Leucocyte-endothelial cell interactions are important in the inflammatory response. In this study, the effect of peripheral blood mononuclear cell (PBMC) products on endothelial cell (EC) shape was examined and quantified. PBMC were obtained from normal donors by Ficoll-Hypaque separation of heparinized whole blood and cultured for 72 hr in media containing 10% fetal calf serum with and without concanavalin A (Con A). Media conditioned by PBMC or control, nonconditioned media were then added to preconfluent, first passage EC cultures derived from human umbilical veins.
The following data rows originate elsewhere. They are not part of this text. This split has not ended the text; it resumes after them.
## config.mk

```make
export PLATFORM = sky130hd
export DESIGN_NAME = ascii_can_frame_parser_top
export DESIGN_NICKNAME = d
export VERILOG_FILES = /design/src/acfp_pkg.sv /design/src/acfp_parser.sv /design/src/acfp_out_reg.sv /design/src/ascii_can_frame_parser_top.sv
export SDC_FILE = /design/constraint.sdc
export NUM_CORES = 1
export LEC_CHECK = 0
export BUFFER_PORTS_ARGS = -buffer_cell sky130_fd_sc_hd__buf_2
export CAP_MARGIN = 20
export CORE_MARGIN = 1
export CORE_UTILIZATION = 35
export CTS_BUF_LIST = sky130_fd_sc_hd__clkbuf_8
export DETAILED_ROUTE_END_ITERATION = 7
export GPL_TIMING_DRIVEN = 0
export PLACE_DENSITY = 0.53
export SLEW_MARGIN = 15
export SYNTH_ARGS = -nofsm -noshare
export SYNTH_HDL_FRONTEND = slang
export SYNTH_SLANG_ARGS = --single-unit
```

## constraint.sdc

```tcl
create_clock -name clock -period 3.85 [get_ports clock]
set_clock_uncertainty 0.05 [all_clocks]
set_input_delay 0.385 -clock clock [delete_from_list [all_inputs] [get_ports clock]]
set_output_delay 0.385 -clock clock [all_outputs]
set_load 0.02 [all_outputs]
```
Conditioned media from Con A-stimulated PBMC resulted in a dose-dependent, marked elongation and whorling of cultured EC. The minimum effective concentration found to elicit a response was 1.25%, with a maximum response occurring at 10%. Quantitative morphometric analyses of treated EC indicated that the elongation was highly significant (p less than 0.001) when compared to EC incubated with control, nonconditioned media. In addition, EC elongation was accompanied by a highly significant (p less than 0.001) increase in cell area. Although less dramatic, conditioned media from unstimulated PBMC also elicited a similar, significant dose-dependent change in EC shape. Significant changes in EC shape were evident within 6 hr and continued over the time course of the experiment (40 h). Cell shape changes were partially reversible at 18 h after removal of the PBMC-conditioned media and replacement with control, nonconditioned media. The change in EC morphology induced by a PBMC-derived factor(s) suggests a mechanism by which activated leucocytes may modulate cellular traffic at the blood-vessel wall interface.